【追憶の麻雀】第69回「敵国遊戯と弾圧の手」

追憶の麻雀

麻雀新聞第192号 1991年(平成3年)7月10日

敵国遊技と弾圧の手 全東京麻雀粛清同盟が発足

強まる迫害『大東亜戦争』 勤労奉仕で細々営業

 

1931(昭和6)年から翌年にかけて日本は極度の経済不況だった。この間昭和6年は抗日運動を激化させる満州事変が、さらに昭和7年には中国南部の大都市上海(シャンハイ)で日本軍の謀略による日本人僧侶襲撃事件を足がかりとした上海事変が起こった。こうした不況と戦争は国民の中に不安な気持ちを増大させた。

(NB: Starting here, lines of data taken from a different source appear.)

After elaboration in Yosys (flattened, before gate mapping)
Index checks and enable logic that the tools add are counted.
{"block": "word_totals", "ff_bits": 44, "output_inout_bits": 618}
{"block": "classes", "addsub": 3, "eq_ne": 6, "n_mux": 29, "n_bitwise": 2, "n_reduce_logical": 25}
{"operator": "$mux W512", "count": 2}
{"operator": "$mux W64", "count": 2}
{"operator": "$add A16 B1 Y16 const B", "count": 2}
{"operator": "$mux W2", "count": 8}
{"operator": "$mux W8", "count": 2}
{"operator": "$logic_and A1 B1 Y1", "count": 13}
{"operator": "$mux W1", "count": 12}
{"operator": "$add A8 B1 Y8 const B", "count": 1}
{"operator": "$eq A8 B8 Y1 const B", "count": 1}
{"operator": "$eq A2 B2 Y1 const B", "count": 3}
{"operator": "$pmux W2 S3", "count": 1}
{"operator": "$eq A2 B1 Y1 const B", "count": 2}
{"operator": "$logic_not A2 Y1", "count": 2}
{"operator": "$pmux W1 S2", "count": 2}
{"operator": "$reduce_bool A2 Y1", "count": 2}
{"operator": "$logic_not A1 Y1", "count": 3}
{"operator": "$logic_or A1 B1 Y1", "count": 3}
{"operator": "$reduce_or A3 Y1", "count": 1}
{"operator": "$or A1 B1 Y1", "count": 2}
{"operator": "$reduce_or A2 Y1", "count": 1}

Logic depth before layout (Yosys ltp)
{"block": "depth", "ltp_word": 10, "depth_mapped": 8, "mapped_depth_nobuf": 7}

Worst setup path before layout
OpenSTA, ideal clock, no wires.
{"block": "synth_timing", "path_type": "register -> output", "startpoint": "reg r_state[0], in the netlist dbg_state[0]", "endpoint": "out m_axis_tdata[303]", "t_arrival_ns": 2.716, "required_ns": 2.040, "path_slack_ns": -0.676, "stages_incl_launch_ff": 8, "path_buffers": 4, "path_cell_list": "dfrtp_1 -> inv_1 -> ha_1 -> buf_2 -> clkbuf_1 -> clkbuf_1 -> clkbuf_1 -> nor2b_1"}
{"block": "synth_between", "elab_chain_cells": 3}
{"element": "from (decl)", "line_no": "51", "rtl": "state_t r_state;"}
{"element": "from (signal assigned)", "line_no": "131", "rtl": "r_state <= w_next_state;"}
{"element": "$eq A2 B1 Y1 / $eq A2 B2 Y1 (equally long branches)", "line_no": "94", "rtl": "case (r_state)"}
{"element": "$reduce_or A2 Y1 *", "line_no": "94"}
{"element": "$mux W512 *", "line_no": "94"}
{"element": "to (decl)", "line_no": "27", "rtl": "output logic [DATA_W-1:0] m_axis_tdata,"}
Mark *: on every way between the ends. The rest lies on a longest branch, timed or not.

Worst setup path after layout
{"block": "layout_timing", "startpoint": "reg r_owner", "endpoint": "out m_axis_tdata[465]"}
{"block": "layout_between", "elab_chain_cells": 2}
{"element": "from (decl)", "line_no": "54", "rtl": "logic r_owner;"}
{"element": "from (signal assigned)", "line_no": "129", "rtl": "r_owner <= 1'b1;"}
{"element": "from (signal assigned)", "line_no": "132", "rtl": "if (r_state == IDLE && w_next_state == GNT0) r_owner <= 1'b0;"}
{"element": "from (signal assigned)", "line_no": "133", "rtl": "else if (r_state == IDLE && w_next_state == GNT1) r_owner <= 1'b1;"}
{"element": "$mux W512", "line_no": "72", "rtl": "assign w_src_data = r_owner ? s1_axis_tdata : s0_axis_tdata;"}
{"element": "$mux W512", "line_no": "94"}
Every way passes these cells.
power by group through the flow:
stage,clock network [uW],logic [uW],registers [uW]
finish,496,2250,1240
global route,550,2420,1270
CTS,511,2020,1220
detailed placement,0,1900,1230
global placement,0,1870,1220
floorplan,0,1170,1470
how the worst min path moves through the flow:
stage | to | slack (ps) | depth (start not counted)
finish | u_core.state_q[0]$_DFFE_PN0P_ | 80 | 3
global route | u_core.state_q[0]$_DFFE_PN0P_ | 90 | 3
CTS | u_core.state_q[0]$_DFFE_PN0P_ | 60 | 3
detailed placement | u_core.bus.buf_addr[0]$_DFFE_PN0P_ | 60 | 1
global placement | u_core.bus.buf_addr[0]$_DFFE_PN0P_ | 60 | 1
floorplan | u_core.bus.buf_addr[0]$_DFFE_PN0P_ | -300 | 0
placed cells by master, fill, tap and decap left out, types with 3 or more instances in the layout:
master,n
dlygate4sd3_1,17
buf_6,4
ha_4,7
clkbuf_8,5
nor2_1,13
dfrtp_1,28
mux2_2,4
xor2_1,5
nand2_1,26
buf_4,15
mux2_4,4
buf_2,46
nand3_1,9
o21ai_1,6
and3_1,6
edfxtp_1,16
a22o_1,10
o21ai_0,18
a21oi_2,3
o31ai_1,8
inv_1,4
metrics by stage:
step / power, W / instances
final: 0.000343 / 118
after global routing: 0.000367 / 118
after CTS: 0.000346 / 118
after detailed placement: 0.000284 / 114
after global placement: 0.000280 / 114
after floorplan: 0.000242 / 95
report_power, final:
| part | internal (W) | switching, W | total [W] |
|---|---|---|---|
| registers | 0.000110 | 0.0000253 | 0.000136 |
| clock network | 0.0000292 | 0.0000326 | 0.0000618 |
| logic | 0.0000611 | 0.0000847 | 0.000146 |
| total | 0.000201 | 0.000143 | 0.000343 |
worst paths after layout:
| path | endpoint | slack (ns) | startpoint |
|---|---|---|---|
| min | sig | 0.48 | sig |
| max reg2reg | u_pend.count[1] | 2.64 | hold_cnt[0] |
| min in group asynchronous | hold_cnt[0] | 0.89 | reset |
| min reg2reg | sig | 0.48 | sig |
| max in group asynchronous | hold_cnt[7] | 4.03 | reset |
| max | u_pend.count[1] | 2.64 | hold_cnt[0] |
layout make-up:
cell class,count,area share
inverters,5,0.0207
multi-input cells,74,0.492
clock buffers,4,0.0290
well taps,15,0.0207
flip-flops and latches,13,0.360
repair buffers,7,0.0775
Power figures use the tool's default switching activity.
===== src/rtl/load_extract_unit_load_ext.sv =====
// Combinational load extraction: selects the addressed byte/halfword of the bus
// word and zero- or sign-extends it to 32 bits.
module load_ext
    import load_extract_unit_pkg::*;
(
    input  logic [2:0]  op,
    input  logic [1:0]  b,
    input  logic [31:0] word,
    output logic [31:0] result
);

    logic signed [7:0]  byte_sel;
    logic signed [15:0] half_sel;

    always_comb begin
        byte_sel = word[7:0];
        case (b)
            LANE0:   byte_sel = word[7:0];
            LANE1:   byte_sel = word[15:8];
            LANE2:   byte_sel = word[23:16];
            default: byte_sel = word[31:24];
        endcase
        half_sel = b[1] ? word[31:16] : word[15:0];

        // Size casts of the signed selects sign-extend; the unsigned forms zero-fill.
        result = '0;
        case (op)
            LD_W:    result = word;
            LD_H:    result = 32'(half_sel);
            LD_HU:   result = {16'h0000, half_sel};
            LD_B:    result = 32'(byte_sel);
            LD_BU:   result = {24'h000000, byte_sel};
            default: result = '0;
        endcase
    end

endmodule
--- src/rtl/fifo_rd_burst_sched_pkg.sv ---
// ---------------------------------------------------------------------------
// fifo_rd_pkg
//   Shared types and helpers for the read-domain burst scheduler.
//   - rd_sched_state_e : scheduler FSM states
//   - idx_width()      : width of an index selecting one of n consumers
// ---------------------------------------------------------------------------
package fifo_rd_pkg;

    typedef enum logic [1:0] {
        S_IDLE,
        S_BURST,
        S_DRAIN
    } rd_sched_state_e;

    // A single consumer still needs a 1-bit index so the ports never collapse
    // to zero width.
    function automatic int idx_width(input int n);
        return (n > 1) ? $clog2(n) : 1;
    endfunction

endpackage

--- src/rtl/fifo_rd_burst_sched_if.sv ---
// ---------------------------------------------------------------------------
// fifo_rd_burst_sched_if
//   Bundles the FIFO read-port signals and the shared consumer bus.
//   FIFO side    : rempty, rdata (into scheduler), rinc (out of scheduler)
//   Consumer side: cons_req, cons_ready (into scheduler),
//                  cons_valid, cons_data, cons_last (out of scheduler)
//   master = the scheduler, slave = FIFO + consumers around it.
// ---------------------------------------------------------------------------
interface fifo_rd_burst_sched_if #(
    parameter int DW = 8,
    parameter int N  = 4
);
    logic          rempty;
    logic [DW-1:0] rdata;
    logic          rinc;
    logic [N-1:0]  cons_req;
    logic [N-1:0]  cons_ready;
    logic [N-1:0]  cons_valid;
    logic [DW-1:0] cons_data;
    logic          cons_last;

    modport master (
        input  rempty, rdata, cons_req, cons_ready,
        output rinc, cons_valid, cons_data, cons_last
    );

    modport slave (
        output rempty, rdata, cons_req, cons_ready,
        input  rinc, cons_valid, cons_data, cons_last
    );
endinterface

--- src/rtl/fifo_rd_burst_sched_arb.sv ---
// ---------------------------------------------------------------------------
// rr_arbiter_n
//   Combinational round-robin pick among N requesters.
//   req     in  N       request vector
//   rr_ptr  in  idx     highest-priority position this round
//   gnt_idx out idx     chosen requester (first set bit at/after rr_ptr, cyclic)
//   gnt_any out 1       at least one request present
// ---------------------------------------------------------------------------
module rr_arbiter_n
    import fifo_rd_pkg::*;
#(
    parameter int N = 4
) (
    input  logic [N-1:0]              req,
    input  logic [idx_width(N)-1:0]   rr_ptr,
    output logic [idx_width(N)-1:0]   gnt_idx,
    output logic                      gnt_any
);
    localparam int GW = idx_width(N);

    logic [N-1:0] mask;
    logic [N-1:0] masked;
    logic [N-1:0] onehot;
    logic         found;

    // Masked priority encoder: requesters at or above rr_ptr win first; when
    // none of them is asking, the lowest requester overall wraps around.
    always_comb begin
        mask    = '0;
        onehot  = '0;
        found   = 1'b0;
        gnt_idx = '0;
        for (int i = 0; i < N; i++) begin
            mask[i] = (GW'(i) >= rr_ptr);
        end
        masked = req & mask;
        for (int i = 0; i < N; i++) begin
            if (masked[i] && !found) begin
                onehot[i] = 1'b1;
                found     = 1'b1;
            end
        end
        for (int i = 0; i < N; i++) begin
            if (req[i] && !found) begin
                onehot[i] = 1'b1;
                found     = 1'b1;
            end
        end
        for (int i = 0; i < N; i++) begin
            if (onehot[i]) begin
                gnt_idx = GW'(i);
            end
        end
    end

    assign gnt_any = |req;

endmodule

--- src/rtl/fifo_rd_burst_sched.sv ---
// ---------------------------------------------------------------------------
// fifo_rd_burst_sched
//   Shares one async-FIFO read port between N consumers. A round-robin grant
//   hands a consumer a burst of up to BURST_LEN words; each popped word is
//   presented through a registered valid/ready stage to the owner only.
//   rclk     in   read-domain clock
//   rrst_n   in   async active-low reset
//   bus      master modport: rempty/rdata in, rinc out,
//            cons_req/cons_ready in, cons_valid/cons_data/cons_last out
//   grant_id out  owner of the current or most recent grant
//   busy     out  scheduler is not idle
// ---------------------------------------------------------------------------
module fifo_rd_burst_sched
    import fifo_rd_pkg::*;
#(
    parameter int DW        = 8,
    parameter int N         = 4,
    parameter int BURST_LEN = 4
) (
    input  logic                     rclk,
    input  logic                     rrst_n,
    fifo_rd_burst_sched_if.master    bus,
    output logic [idx_width(N)-1:0]  grant_id,
    output logic                     busy
);
    localparam int GW = idx_width(N);
    localparam int CW = $clog2(BURST_LEN + 1);

    localparam logic [CW-1:0] CNT_MAX  = CW'(BURST_LEN);
    localparam logic [CW-1:0] CNT_LAST = CW'(BURST_LEN - 1);
    localparam logic [GW-1:0] LAST_ID  = GW'(N - 1);

    rd_sched_state_e state;
    logic [GW-1:0]   rr_ptr;
    logic [GW-1:0]   grant_q;
    logic [CW-1:0]   burst_cnt;
    logic            out_valid;
    logic            out_last;
    logic [DW-1:0]   out_data;

    logic [GW-1:0]   arb_idx;
    logic            arb_any;
    logic            owner_req;
    logic            owner_ready;
    logic            accept;
    logic            pop;

    rr_arbiter_n #(.N(N)) u_arb (
        .req     (bus.cons_req),
        .rr_ptr  (rr_ptr),
        .gnt_idx (arb_idx),
        .gnt_any (arb_any)
    );

    // Only the granted consumer's req/ready matter; everyone else is ignored
    // until the scheduler returns to IDLE. A pop may only happen when the
    // output register is free or is being emptied by the owner this cycle.
    always_comb begin
        owner_req   = bus.cons_req[grant_q];
        owner_ready = bus.cons_ready[grant_q];
        accept      = out_valid && owner_ready;
        pop         = (state == S_BURST) && !bus.rempty && owner_req &&
                      (burst_cnt < CNT_MAX) && (!out_valid || owner_ready);
    end

    // Route the single output register to the owner's valid line.
    always_comb begin
        bus.cons_valid = '0;
        for (int i = 0; i < N; i++) begin
            bus.cons_valid[i] = out_valid && (grant_q == GW'(i));
        end
    end

    assign bus.rinc      = pop;
    assign bus.cons_data = out_data;
    assign bus.cons_last = out_last;
    assign grant_id      = grant_q;
    assign busy          = (state != S_IDLE);

    // Scheduler FSM with burst counter and output register. Grant happens in
    // IDLE only, so the first pop of a burst is always a cycle after the
    // grant. The burst counter stops at BURST_LEN because pops are gated
    // there. DRAIN keeps the last word until it is taken, then advances the
    // round-robin pointer past the owner.
    always_ff @(posedge rclk or negedge rrst_n) begin
        if (!rrst_n) begin
            state     <= S_IDLE;
            rr_ptr    <= '0;
            grant_q   <= '0;
            burst_cnt <= '0;
            out_valid <= 1'b0;
            out_last  <= 1'b0;
            out_data  <= '0;
        end else begin
            case (state)
                S_IDLE: begin
                    if (arb_any && !bus.rempty) begin
                        grant_q   <= arb_idx;
                        burst_cnt <= '0;
                        state     <= S_BURST;
                    end
                end
                S_BURST: begin
                    if (pop) begin
                        out_data  <= bus.rdata;
                        out_valid <= 1'b1;
                        out_last  <= (burst_cnt == CNT_LAST);
                        burst_cnt <= burst_cnt + 1'b1;
                    end else if (accept) begin
                        out_valid <= 1'b0;
                    end
                    if ((burst_cnt == CNT_MAX) || !owner_req ||
                        (bus.rempty && !pop)) begin
                        state <= S_DRAIN;
                    end
                end
                S_DRAIN: begin
                    if (!out_valid || accept) begin
                        out_valid <= 1'b0;
                        rr_ptr    <= (grant_q == LAST_ID) ? '0 : grant_q + 1'b1;
                        state     <= S_IDLE;
                    end
                end
                default: begin
                    state <= S_IDLE;
                end
            endcase
        end
    end

endmodule

--- src/flat_wrapper.sv ---
// flat-port wrapper written by rule: the top's interface ports become plain ports
module fifo_rd_burst_sched_flat import fifo_rd_pkg::*;
#(
    parameter int DW        = 8,
    parameter int N         = 4,
    parameter int BURST_LEN = 4
)
  (rclk, rrst_n, grant_id, busy, bus_rempty, bus_rdata, bus_cons_req, bus_cons_ready, bus_rinc, bus_cons_valid, bus_cons_data, bus_cons_last);
  fifo_rd_burst_sched_if #(.DW(DW), .N(N)) bus_i ();
  input  logic rclk;
  input  logic rrst_n;
  output logic [idx_width(N)-1:0] grant_id;
  output logic busy;
  input wire logic [$bits(bus_i.rempty)-1:0] bus_rempty;
  input wire logic [$bits(bus_i.rdata)-1:0] bus_rdata;
  input wire logic [$bits(bus_i.cons_req)-1:0] bus_cons_req;
  input wire logic [$bits(bus_i.cons_ready)-1:0] bus_cons_ready;
  output wire logic [$bits(bus_i.rinc)-1:0] bus_rinc;
  output wire logic [$bits(bus_i.cons_valid)-1:0] bus_cons_valid;
  output wire logic [$bits(bus_i.cons_data)-1:0] bus_cons_data;
  output wire logic [$bits(bus_i.cons_last)-1:0] bus_cons_last;
  assign bus_i.rempty = bus_rempty;
  assign bus_i.rdata = bus_rdata;
  assign bus_i.cons_req = bus_cons_req;
  assign bus_i.cons_ready = bus_cons_ready;
  assign bus_rinc = bus_i.rinc;
  assign bus_cons_valid = bus_i.cons_valid;
  assign bus_cons_data = bus_i.cons_data;
  assign bus_cons_last = bus_i.cons_last;
  fifo_rd_burst_sched #(.DW(DW), .N(N), .BURST_LEN(BURST_LEN)) u_core (.rclk(rclk), .rrst_n(rrst_n), .bus(bus_i), .grant_id(grant_id), .busy(busy));
endmodule
--- config.mk ---
export PLATFORM = sky130hd
export DESIGN_NAME = fifo_rd_burst_sched_flat
export DESIGN_NICKNAME = d
export VERILOG_FILES = /design/src/rtl/fifo_rd_burst_sched_pkg.sv /design/src/rtl/fifo_rd_burst_sched_if.sv /design/src/rtl/fifo_rd_burst_sched_arb.sv /design/src/rtl/fifo_rd_burst_sched.sv /design/src/flat_wrapper.sv
export SDC_FILE = /design/constraint.sdc
export NUM_CORES = 1
export LEC_CHECK = 0
export BUFFER_PORTS_ARGS = -buffer_cell sky130_fd_sc_hd__buf_2
export CAP_MARGIN = 5
export CORE_MARGIN = 4
export CORE_UTILIZATION = 53
export CTS_BUF_LIST = sky130_fd_sc_hd__clkbuf_8
export DETAILED_ROUTE_END_ITERATION = 8
export GPL_TIMING_DRIVEN = 0
export PLACE_DENSITY = 0.9
export RECOVER_POWER = 100
export SLEW_MARGIN = 20
export SYNTH_ARGS = -nofsm -noshare
export SYNTH_HDL_FRONTEND = slang
export SYNTH_SLANG_ARGS = --single-unit
--- constraint.sdc ---
create_clock -name rclk -period 2.4 [get_ports rclk]
set_clock_uncertainty 0.05 [all_clocks]
set_input_delay 0.48 -clock rclk [delete_from_list [all_inputs] [get_ports rclk]]
set_output_delay 0.48 -clock rclk [all_outputs]
set_load 0.01 [all_outputs]
==> reports/qor.txt <==
Max-Cap Viols -> 0
sequential area share after synthesis -> 40.1%
Final ANT Viol Nets -> 0
period utilisation layout -> 97.6%
Hold Vio Cnt, Final -> 0
total CTS buffers -> 3
RSZ-0062 raised after global routing -> false
Slew @ Worst Pin -> 1.01 ns
die area -> 0.00306 mm2
switching power -> 736 uW
Cell Area, Synth -> 0.00118 mm2
Main synth FF type -> dfrtp_1
Slew Limit Fails -> 0
Worst-Skew Late Latency -> 0.25 ns
yosys warns -> 0
Row Count -> 16
Slew HR -> 32.7%
crit path DAT -> 1.81 ns
Pre-Repair DR Iteration Count -> 4
synth top area cells -> dfrtp_1 (40%), ha_1 (12%), mux2_4 (8.9%)
Clock Pin Slew Worst Setup and Hold Paths -> 0.07 ns
Power Internal -> 1.12 mW
Yosys reg bits -> 19
run status -> complete, no violations
Clock Tree Root -> clkbuf_8
layout cells sized above 1 -> 42.8%
post-synthesis cell type count -> 33
htree depth -> 1
DR iter-0 viols -> 35
Period minus WS final -> 2.34 ns
sequential power share -> 33.0%
worst vdd ir -> 0.000766 V
Sw Share -> 39.6%
Post-Synthesis Cells -> 102
vias in the first global route -> 1055
Post-Syn Nets -> 132
Die Y -> 55.3 um
PD cells -> 1210 mW/mm2
area grow syn2layout -> 30.0%
crit-path max FO -> 4
CTS sink cnt -> 19
Remaining DRCs -> 0
Leak -> 0.784 nW
GRT Total Usage -> 20.3%
clock power share -> 12.0%
Die W -> 55.3 um
Comb pwr share -> 55.0%
Synth async-reset ratio -> 100%
Ports -> 36
CTS tree -> yes
largest net degree at the start of global routing -> 20
vias per cell -> 5.47
final setup violation count -> 0
DPL Wire Length -> 1990 um
Layout Utilization -> 75.4%
Avg Cell Area, Syn -> 11.6 um2
reg-to-reg endpoint -> u_core.bus.cons_data[2]
flop-to-flop setup slack -> 0.26 ns
RePlAce Congestion -> 0.802
Overflow after GRT -> 0
Worst Hold Class -> input pin to asynchronous set/reset pin
worst endpoint required time -> 1.87 ns
WL/cell -> 17.3 um
Crit Path Class -> flip-flop to output pin
top cell type's share of synthesized area -> 40.1%
Total Wirelength -> 3100 um
IO buf count -> 35
Layout Nets -> 183
CP Launch Type -> flip-flop
setup TNS -> 0 ns
antenna violations before repair -> 0
Synth area leader -> dfrtp_1
Max Clk Rate -> 0.427 GHz
element type at the critical path end -> output pin
Initial Util -> 58.0%
core area -> 0.00204 mm2
global-route wire length before repair -> 5060 um
Post-synth EDFFs -> 0
vias after detailed routing -> 980
Inserted Diodes -> 0
Register-to-Register Path Depth -> 7
clock tree buffer depth -> 2
RR Startpoint -> u_core.grant_id[1]
==> area by class of cell <==
| class | count | area (um2) |
|---|---|---|
| Multi-Input combinational cell | 70 | 663 |
| Clock inverter | 1 | 5.00 |
| Inverter | 12 | 47.5 |
| Buffer | 1 | 20.0 |
| Sequential cell | 19 | 478 |
| Fill cell | 155 | 502 |
| Tap cell | 27 | 33.8 |
| Clock buffer | 3 | 41.3 |
| Timing Repair Buffer | 46 | 251 |
==> layout by cell type, fill, tap and decap left out, types with 3 or more instances in the layout <==
cell type | synthesis | layout
inv_1 | 11 | 10
mux2i_1 | 4 | 3
buf_2 | 0 | 24
buf_4 | 0 | 11
clkbuf_1 | 0 | 10
mux2_4 | 7 | 7
and2_1 | 4 | 4
dfrtp_1 | 19 | 17
nand2b_1 | 4 | 4
ha_1 | 11 | 10
clkbuf_8 | 0 | 3
nor2_1 | 3 | 3
mux2_2 | 5 | 5
o21ai_0 | 6 | 6
a21oi_1 | 3 | 3
==> power by group through the flow <==
stage / Clock, mW / Combinational, mW / Sequential (mW)
2_1_floorplan: 0 / 0.558 / 0.630
3_3_place_gp: 0 / 0.805 / 0.602
3_5_place_dp: 0 / 0.855 / 0.614
4_1_cts: 0.221 / 0.973 / 0.600
5_1_grt: 0.234 / 1.12 / 0.631
6_report: 0.223 / 1.02 / 0.613
==> metal layers <==
layer	up-vias	share of wire [%]	global-route usage (%)
met4	0	2.7	7.99
met2	45	54	36.8
met5	-	0	0
met3	13	6.0	2.33
li1	457	-	-
met1	465	37	24.3
==> sequential cells by signal, summed over array words and instances, names as in the netlist <==
name / flops
u_core.burst_cnt: 3
u_core.bus.cons_data: 8
u_core.bus.cons_last: 1
u_core.grant_id: 2
u_core.out_valid: 1
u_core.rr_ptr: 2
u_core.state: 2
==> synthesized netlist by cell type, types with 3 or more instances <==
| cell | number |
|---|---|
| a21oi_1 | 3 |
| and2_1 | 4 |
| dfrtp_1 | 19 |
| ha_1 | 11 |
| inv_1 | 11 |
| mux2_2 | 5 |
| mux2_4 | 7 |
| mux2i_1 | 4 |
| nand2b_1 | 4 |
| nor2_1 | 3 |
| o21ai_0 | 6 |
==> through the flow <==
| step | instance area, um2 | total power, mW | setup WS, ns | hold WS (ns) | instances |
|---|---|---|---|---|---|
| 6_report | 1540 | 1.86 | 0.0573 | 0.321 | 179 |
| 5_1_grt | 1540 | 1.98 | 0.00255 | 0.408 | 179 |
| 4_1_cts | 1500 | 1.79 | 0.0350 | 0.118 | 175 |
| 3_5_place_dp | 1390 | 1.47 | 0.157 | 0.390 | 164 |
| 3_3_place_gp | 1390 | 1.41 | 0.196 | 0.381 | 164 |
| 2_1_floorplan | 1180 | 1.19 | 0.383 | 0.134 | 102 |
==> critical path, stage by stage, from the launching register on <==
cell and delay (ns):
dfrtp_2 0.46, mux2i_4 0.20, a221o_1 0.36, or2_4 0.28, inv_4 0.07, buf_12 0.10, buf_6 0.09
==> how the worst max path moves through the flow <==
stage,startpoint,end,slack (ns),cells after the start
floorplan,u_core.grant_id[0],bus_rinc,0.38,5
global placement,bus_cons_req[3],bus_rinc,0.20,7
detailed placement,u_core.grant_id[0],bus_rinc,0.16,6
CTS,u_core.grant_id[1],bus_rinc,0.04,6
global route,u_core.grant_id[1],bus_rinc,0.003,6
finish,u_core.grant_id[1],bus_rinc,0.06,6
==> cells by family after synthesis <==
| logic type | count (synthesis) | share of synthesized area [%] |
|---|---|---|
| simple gates | 20 | 10.2 |
| compound gates | 22 | 13.4 |
| mux | 17 | 18.9 |
| fa+ha+maj | 11 | 11.6 |
| buf+inv | 13 | 5.70 |
| flops | 19 | 40.1 |
==> what timing repair did <==
item | CTS | global route
hold endpoints to repair | 0 | 0
setup endpoints to repair | 1 | 1
setup buffers | 7 | 4
resized for setup | 3 | 7
pin swaps | 1 | 2
hold buffers | 0 | 0
(Power assumes the default switching activity.)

巷には不景気旋風が舞い、人々は何か新しい刺激を求めていた。そこへ、ギャンブルの性格の強いマージャンが広まってきたため、それまでは一部の特権階級の遊びと思われていたマージャンを、一般大衆も覚えるようになった。

やがて一般のマージャンファンが増えるにしたがい、ルールに精通する者も現れ、中国式ルールの振り込み3人払いについて問題が起こった。ツモあがりが3人払いというのは分かるが、1人が振り込んだロンあがりをなぜ他の2人が負担しなければならないのか、これは当然1人払いにすべきだという意見だ。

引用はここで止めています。